Here we are half way through the month and I'm wondering about Annapurna.
She's all about the healthy live and nourishing body, mind and soul.
The focus was supposed to be on food, because food is medicine. The plan was to stock up the pantry and freezer and can stuff for the winter.
That's not happening, yet.
It was one of those things were the electric bill came in higher than expected and the grocery budget was slashed to accommodate. And then a bunch of other things happened.
Out of habit, I stomped my feet in protest and whined a little,
"Why does this always happen to me!?!?!"
And then I realized I sounded just like my kids and that I think it's silly for grown-ass adults to act like victims, especially witchy adults. So I shook it off and accepted that there was a reason.
What happened because of our food shortage, was that I ate less fresh produce, and relied more on the starchy sides, like rice and pasta salads, to get me through the day. I noticed that I felt sluggish and less focused.

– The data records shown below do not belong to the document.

==> config.mk <==
export PLATFORM = sky130hd
export DESIGN_NAME = muldiv_seq
export DESIGN_NICKNAME = d
export VERILOG_FILES = /design/src/rtl/alu_pkg.sv /design/src/rtl/muldiv_seq.sv
export SDC_FILE = /design/constraint.sdc
export NUM_CORES = 1
export LEC_CHECK = 0
export ABC_CLOCK_PERIOD_IN_PS = 2600
export CELL_PAD_IN_SITES_DETAIL_PLACEMENT = 1
export CELL_PAD_IN_SITES_GLOBAL_PLACEMENT = 1
export CORE_MARGIN = 8
export CORE_UTILIZATION = 25
export DETAILED_ROUTE_END_ITERATION = 8
export PLACE_DENSITY_LB_ADDON = 0.1
export SLEW_MARGIN = 10
export SYNTH_ARGS = -nofsm -noshare
export SYNTH_HDL_FRONTEND = slang
export SYNTH_SLANG_ARGS = --single-unit
==> constraint.sdc <==
create_clock -name clk -period 2.6 [get_ports clk]
set_clock_uncertainty 0.1 [all_clocks]
set_input_delay 0.65 -clock clk [delete_from_list [all_inputs] [get_ports clk]]
set_output_delay 0.65 -clock clk [all_outputs]
set_load 0.05 [all_outputs]
==> src/rtl/alu_pkg.sv <==
// rtl/alu_pkg.sv - alu_16 control encodings and muldiv_seq state type.
package alu_pkg;

  localparam logic [3:0] ALU_OP_ADD  = 4'b1001;
  localparam logic [3:0] ALU_OP_SUB  = 4'b0110;
  localparam logic [3:0] ALU_OP_IDLE = 4'b0000;

  localparam logic ALU_MODE_ARITH = 1'b0;
  localparam logic ALU_MODE_LOGIC = 1'b1;

  localparam logic MD_OP_MUL = 1'b0;
  localparam logic MD_OP_DIV = 1'b1;

  typedef enum logic [1:0] {
    IDLE = 2'd0,
    RUN  = 2'd1,
    DONE = 2'd2
  } muldiv_state_t;

endpackage

==> src/rtl/muldiv_seq.sv <==
// rtl/muldiv_seq.sv - Multi-cycle unsigned multiply/divide sequencer driving an external alu_16.
module muldiv_seq
  import alu_pkg::*;
#(
  parameter int WIDTH = 16
) (
  input  logic             clk,
  input  logic             reset_n,
  input  logic             start,
  input  logic             op,
  input  logic [WIDTH-1:0] a,
  input  logic [WIDTH-1:0] b,
  output logic             busy,
  output logic             done,
  output logic [WIDTH-1:0] result_hi,
  output logic [WIDTH-1:0] result_lo,
  output logic             div_zero,
  output logic [3:0]       alu_op,
  output logic             alu_mode,
  output logic [WIDTH-1:0] alu_x,
  output logic [WIDTH-1:0] alu_y,
  output logic             alu_c_in,
  input  logic [WIDTH-1:0] alu_z,
  input  logic             alu_c_out
);

  localparam int ITERS = WIDTH;
  localparam int CW    = $clog2(ITERS);
  localparam logic [CW-1:0] LAST = CW'(ITERS - 1);

  muldiv_state_t    state;
  logic [CW-1:0]    cnt;
  logic             op_q;
  logic [WIDTH-1:0] a_q;
  logic [WIDTH-1:0] b_q;
  logic [WIDTH-1:0] hi;
  logic [WIDTH-1:0] lo;
  logic [WIDTH-1:0] hi_nxt;
  logic [WIDTH-1:0] lo_nxt;
  logic [WIDTH-1:0] r_sh;

  assign busy = (state != IDLE);
  assign done = (state == DONE);
  assign r_sh = {hi[WIDTH-2:0], lo[WIDTH-1]};

  // hi/lo hold the product halves for multiply and remainder/quotient for divide.
  always_comb begin
    alu_op   = ALU_OP_IDLE;
    alu_mode = ALU_MODE_LOGIC;
    alu_x    = '0;
    alu_y    = '0;
    alu_c_in = 1'b1;
    hi_nxt   = hi;
    lo_nxt   = lo;
    if (state == RUN) begin
      alu_mode = ALU_MODE_ARITH;
      if (op_q == MD_OP_MUL) begin
        alu_op   = ALU_OP_ADD;
        alu_x    = hi;
        alu_y    = a_q;
        alu_c_in = 1'b1;
        if (lo[0]) begin
          hi_nxt = {~alu_c_out, alu_z[WIDTH-1:1]};
          lo_nxt = {alu_z[0], lo[WIDTH-1:1]};
        end else begin
          hi_nxt = {1'b0, hi[WIDTH-1:1]};
          lo_nxt = {hi[0], lo[WIDTH-1:1]};
        end
      end else begin
        alu_op   = ALU_OP_SUB;
        alu_x    = r_sh;
        alu_y    = b_q;
        alu_c_in = 1'b0;
        // The bit shifted out of R means the partial remainder already exceeds b.
        if (hi[WIDTH-1] || !alu_c_out) begin
          hi_nxt = alu_z;
          lo_nxt = {lo[WIDTH-2:0], 1'b1};
        end else begin
          hi_nxt = r_sh;
          lo_nxt = {lo[WIDTH-2:0], 1'b0};
        end
      end
    end
  end

  always_ff @(posedge clk or negedge reset_n) begin
    if (!reset_n) begin
      state     <= IDLE;
      cnt       <= '0;
      op_q      <= MD_OP_MUL;
      a_q       <= '0;
      b_q       <= '0;
      hi        <= '0;
      lo        <= '0;
      result_hi <= '0;
      result_lo <= '0;
      div_zero  <= 1'b0;
    end else begin
      case (state)
        IDLE: begin
          if (start) begin
            op_q <= op;
            a_q  <= a;
            b_q  <= b;
            cnt  <= '0;
            if (op == MD_OP_DIV && b == '0) begin
              state     <= DONE;
              result_lo <= '1;
              result_hi <= a;
              div_zero  <= 1'b1;
            end else begin
              state    <= RUN;
              hi       <= '0;
              lo       <= (op == MD_OP_MUL) ? b : a;
              div_zero <= 1'b0;
            end
          end
        end
        RUN: begin
          hi  <= hi_nxt;
          lo  <= lo_nxt;
          cnt <= cnt + 1'b1;
          if (cnt == LAST) begin
            state     <= DONE;
            result_hi <= hi_nxt;
            result_lo <= lo_nxt;
          end
        end
        DONE:    state <= IDLE;
        default: state <= IDLE;
      endcase
    end
  end

endmodule

==> impl_metrics.tcl, run 1 <==
set metrics [dict create \
    cp-start-kind "flip-flop" \
    regArea_mm2 0.00261 \
    stdcell_count 965 \
    io_pins 126 \
    root_buffer "clkbuf_16" \
    cts_max_level 3 \
    dr.pass1.iters 4 \
    clk_latency_ps 360 \
    num-fill-cells 2450 \
    critPathCaptureType "primary output" \
    synth_common_cells "dfrtp_1 (104), mux2i_1 (63), mux2_2 (62), a211oi_1 (46), nor2_1 (39)" \
    ir_worst_vdd_mv 0.681 \
    postCtsHoldBufs 0 \
    hold_path_class "in -> async" \
    ys_types 38 \
    power_density_mw_per_mm2 1630 \
    grt_setup_unrepaired "yes" \
    die-area_mm2 0.0281 \
    synth-main-ff-cell "dfrtp_1" \
    cp.arrival_ps 1790 \
    critPathRequiredTime_ps 1850 \
    relSlewSlack 0.646 \
    grt_max_degree 63 \
    postRouteAntennaNets 0 \
    synth.top_cells.by_area "dfrtp_1 (45%), mux2_2 (12%), mux2i_1 (11%)" \
    dp_cells 950 \
    rows 55 \
    dp_hpwl_um 15200 \
    worst_pin_slew_ps 530 \
    async_flop_share 1.00 \
    status "finished clean" \
    synthCells 540 \
    port-buffer-count 125 \
    critical_path_class "reg -> out" \
    route.vias.total 4646 \
    clk_pin_slew_worst_paths_ps 70 \
    post-route-util 0.369 \
    fmax_ghz 0.394 \
    yosysTopAreaCell "dfrtp_1" \
    drt_iter0_drc 219 \
    cts_buffers 9 \
    die_h_um 168 \
    yosysWarnings 0 \
    cts_resized 5 \
    antenna_found_initial 0 \
    yosysMostFrequentCell "dfrtp_1" \
    wl_per_cell_um 21.0 \
    synth-edff-count 0 \
    grt-ovfl-total 0 \
    worstPathMaxFanout 18 \
    slew_viol_final 0 \
    cts_tree "done" \
    stdcell_area_mm2 0.00835 \
    drc 0 \
    fp.dieW_um 168 \
    syn_area_mm2 0.00576 \
    initial_utilization 0.254 \
    period_share 0.977 \
    place_congestion 0.776 \
    grt_pass1_vias 5188 \
    power_leakage_uw 0.00361 \
    final-setup-viol-count 0 \
    holdWs_ps 133 \
    synth_area_per_cell_um2 10.7 \
    fin_nets 730 \
    multi_input_area_mm2 0.00295 \
    yosysSeqAreaShare 0.452 \
    cap_violations 0 \
    ys_ff_latch 104 \
    clock-sinks 104 \
    antenna_cells 0 \
    drive_gt1_frac 0.272 \
    grt_pass1_wl_um 32200 \
    place_area_mm2 0.00798 \
    synth_top_area_frac 0.452 \
    clk_path_buf_depth 2 \
    finalHoldViolCount 0 \
    core_area_mm2 0.0226 \
    track_usage 0.148 \
    wirelength_um 20300 \
    post_cts_buffers 0 \
    synthToLayoutAreaGrowth_pct 45.1 \
    syn_nets 594 \
    post-route-min-period_ps 2540 \
    viasPerCell 4.81 \
]
## per-stage QoR
stage / setup TNS [ps] / worst slack [ps] / total power [µW]
floorplan: -2220 / -157 / 8270
global placement: -17680 / -328 / 11900
detailed placement: -18310 / -370 / 12100
CTS: 0 / 4.66 / 13800
global route: -32.8 / -32.8 / 14400
finish: 0 / 60.2 / 13600
## worst max-delay path: stages (launching register included)
cell and delay (ps):
dfrtp_4 610, buf_6 280, mux2i_1 290, nor2_2 80, buf_12 160
## power breakdown
part,internal (µW),switching [µW]
combinational,3870,5040
clock,964,664
sequential,2420,633
## cell type report
type,instances,area share
Multi-Input combinational cell,372,0.353
Sequential cell,104,0.312
Timing Repair Buffer,169,0.242
Tap cell,285,0.0427
Clock buffer,10,0.0286
Clock inverter,5,0.0126
Inverter,20,0.00914
## layout by cell type (no fill, tap or decap), drive strengths merged
cell type	synthesis	final
a21oi	18	18
a21o	15	15
buf	24	83
nor3b	1	1
ha	1	1
xor2	1	1
nand3	1	1
nor2	39	39
a211oi	46	46
dlygate4sd2	0	2
nor3	16	16
clkinvlp	0	2
nand2	23	23
nand4	2	2
nand2b	1	1
bufinv	0	3
inv	19	18
and4b	1	1
and3	1	1
clkinv	1	2
clkdlybuf4s50	0	84
o22ai	1	1
and3b	15	15
clkbuf	20	10
nor2b	32	32
mux2	67	67
mux2i	63	63
o21ai	5	5
a311oi	1	1
nand4b	1	1
nor4	3	3
and2	1	1
o2bb2ai	1	1
o31ai	16	16
dfrtp	104	104
## flip-flops by register name, summed over array words and instances, names as in the netlist
name and flops:
a_q 16, b_q 16, cnt 4, div_zero 1, hi 16, lo 16
op_q 1, result_hi 16, result_lo 16, state 2
## path summary, 6_finish.rpt
kind / from / endpoint / slack (ps) / depth (start not counted)
max: op_q / alu_x[2] / 60 / 4
min: reset_n / result_lo[8] / 130 / 1
max reg2reg: op_q / lo[1] / 390 / 6
min reg2reg: cnt[3] / cnt[3] / 410 / 1
max in group asynchronous: reset_n / hi[10] / 1670 / 2
min in group clk: cnt[3] / cnt[3] / 410 / 1
## routing by layer
metal	routed length [µm]	up-vias	global-route usage
met2	9470	79	0.238
met4	320	0	0.0462
met5	0	-	0
met3	714	13	0.0261
li1	-	2212	-
met1	9800	2342	0.199
## kinds of logic after synthesis
family / count (synthesis) / share of synthesized area
AO/OA/AOI/OAI: 103 / 0.128
multiplexers: 130 / 0.241
buffers and inverters: 64 / 0.0498
flip-flops: 104 / 0.452
adder cells (fa/ha/maj): 1 / 0.00217
XOR/XNOR: 1 / 0.00152
AND/OR/NAND/NOR: 137 / 0.126
(Power assumes the default switching activity.)
==> run 2, diff against run 1 <==
--- a/config.mk
+++ b/config.mk
@@ -12,7 +12,7 @@
 export CORE_UTILIZATION = 25
 export DETAILED_ROUTE_END_ITERATION = 8
 export PLACE_DENSITY_LB_ADDON = 0.1
-export SLEW_MARGIN = 10
+export SLEW_MARGIN = 20
 export SYNTH_ARGS = -nofsm -noshare
 export SYNTH_HDL_FRONTEND = slang
 export SYNTH_SLANG_ARGS = --single-unit
==> results of run 2 <==
Same layout as run 1: the final DEF is identical, and so are final timing and power.
==> run 3, diff against run 2 <==
--- a/config.mk
+++ b/config.mk
@@ -11,6 +11,7 @@
 export CORE_MARGIN = 8
 export CORE_UTILIZATION = 25
 export DETAILED_ROUTE_END_ITERATION = 8
+export DONT_BUFFER_PORTS = 1
 export PLACE_DENSITY_LB_ADDON = 0.1
 export SLEW_MARGIN = 20
 export SYNTH_ARGS = -nofsm -noshare
==> run 3 against run 2 <==
The run now ends with negative hold slack left. Worst setup slack gained 58 ps. Die area is the same. Via count shrank 7.4%. Clock-buffer cell count grew 1.
==> impl_metrics.tcl, run 3 (synthesized netlist as in run 1, its figures left out) <==
set metrics [dict create \
    status "complete, but fails checks" \
    violations "negative hold slack" \
    critPathCaptureType "primary output" \
    drc 0 \
    fp.dieW_um 168 \
    crit_family "buffers and inverters" \
    wl_per_cell_um 23.1 \
    post-route-min-period_ps 2480 \
    cp-start-kind "flip-flop" \
    antenna_cells 0 \
    synthToLayoutAreaGrowth_pct 22.7 \
    cp_num_buf_inv 4 \
    track_usage 0.145 \
    setup_tns_ps 0 \
    slowest_delay_ps 410 \
    grt-ovfl-total 0 \
    cts_buffers 9 \
    die_h_um 168 \
    grt_max_degree 105 \
    clk_latency_ps 350 \
    antenna_found_initial 0 \
    final-setup-viol-count 0 \
    dp_hpwl_um 14500 \
    critPathSlowestCell "dfrtp_1" \
    cap_violations 0 \
    worst_pin_slew_ps 565 \
    clock-sinks 104 \
    route.vias.total 4302 \
    relSlewSlack 0.623 \
    core_area_mm2 0.0226 \
    clk_pin_slew_worst_paths_ps 70 \
    die-area_mm2 0.0281 \
    clk_path_buf_depth 2 \
    place_ws_ps 68.4 \
    layout_commonest_cell "dfrtp_1" \
    viasPerCell 4.98 \
    grt_setup_unrepaired "no" \
    wirelength_um 20000 \
    hold_path_class "in -> async" \
    crit_chain "nor2b_2 -> inv_4 -> buf_4 -> nor2_2 -> inv_1 -> buf_4" \
    grt_pass1_wl_um 30900 \
    io_pins 126 \
    port-buffer-count 0 \
    finalHoldViolCount 104 \
    cts_tree "done" \
    grt_pass1_vias 4762 \
    rows 55 \
    fin_nets 628 \
    holdWs_ps -103 \
    cts_max_level 3 \
    initial_utilization 0.254 \
    place_congestion 0.780 \
    drt_iter0_drc 208 \
    drive_gt1_frac 0.282 \
    postRouteAntennaNets 0 \
    dr.pass1.iters 4 \
    slew_viol_final 0 \
    cp.arrival_ps 1730 \
    period_share 0.954 \
    critical_path_class "reg -> out" \
    fmax_ghz 0.403 \
    timing.final.ws_setup_ps 118 \
    cp_common_cell "buf_4" \
    root_buffer "clkbuf_16" \
    critPathRequiredTime_ps 1850 \
    worstPathMaxFanout 14 \
    layout_common_cells "dfrtp_1 (103), mux2i_1 (63), mux2_2 (62)" \
]
run 3: area by class of cell:
type,count,area [µm²]
fillers,2474,15600
flip-flops and latches,104,2610
multi-input cells,372,2920
inverters,20,77.6
clock buffers,11,233
repair buffers,67,798
well taps,285,357
clock inverters,4,70.1
run 3: routing by layer:
layer,global-route usage,share of wire
met3,0.0461,0.067
met2,0.233,0.47
met5,0,0
met1,0.184,0.45
met4,0.0408,0.013
run 3: final timing paths:
check,from,end,slack [ps],depth (start not counted)
min in group clk,start,cnt[2],280,1
max in group asynchronous,reset_n,op_q,2250,0
max,state[0],alu_c_in,120,6
min reg2reg,cnt[3],cnt[3],400,1
min,reset_n,result_lo[7],-100,0
max reg2reg,op_q,lo[1],540,6
run 3: timing repair:
item                                    CTS  global route
buffers inserted                          1             5
pin swaps                                 0             0
endpoints found under the setup margin    4            10
endpoints found under the hold margin   104           104
gates cloned                              0             0
resized for setup                         1             1
run 3: metrics by stage:
stage,cells,utilization,cell area [µm²],hold slack (ps)
2_1_floorplan,540,-,5800,254
3_3_place_gp,842,0.296,6710,262
3_5_place_dp,842,0.296,6710,259
4_1_cts,858,0.310,7020,-126
5_1_grt,863,0.312,7060,-126
6_report,863,0.312,7060,-103
Power of run 3 is left out: the tool's default activity adds up to more than one toggle a clock period on the data nets, which glitch-free logic cannot reach.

And it clicked! Those things I read about fresh veggies having more prana (more chi/life energy) than cooked veggies became a reality for me.
I 'got' it!
So I'm writing up a grocery list now full of fresh veggies and thinking about the other things that happened this month, so far......
I did a crazy and incredibly bold thing.
I made a decision and committed myself to something big.
(My heart is still racing when I think of it.)
I pulled my daughter out of public school to teach her at home.
I committed myself to being a homeschool mom.
There, I said it.
I know, everyone has their opinion and a few years ago I wasn't for it. The only person I knew who home schooled didn't seem to be doing her kids justice.
*I feel guilty for judging her, I didn't really know the whole story*
My decision wasn't impulsive, though.
(WARNING: I'm going to ramble a bit here)
I've been contemplating it for over a year. I wasn't happy with the system. My incredibly bright child was bored. She got in trouble for talking. She was utilized to 'teach' other kids.
Instead of telling me about what she learned in class, she was telling me all the ghetto drama of what happened with her classmates.
The only school work she was excited about were the research papers that she worked on independently while the rest of the class were busy learning lessons.
And then there was the fact that I want to teach her more practical things, like cooking and sewing and Goddesses and magical living stuff, only by the time she got home, she was so burnt out on other peoples energy that we had no time.
She was either a sobbing mess because kids were mean or She was meaner than a junkyard dog and impossible to instruct.
And then there was the transportation issue. We only have one car. School is 4 blocks away so no bus service. If it were just she and I, we could walk it. Even with the trains that notoriously stop and sits in our way:
Even in the snow and frigid weather
*we ARE Vikings, afterall*
Even with the high school kids that walk our route and tend to fight on the corner.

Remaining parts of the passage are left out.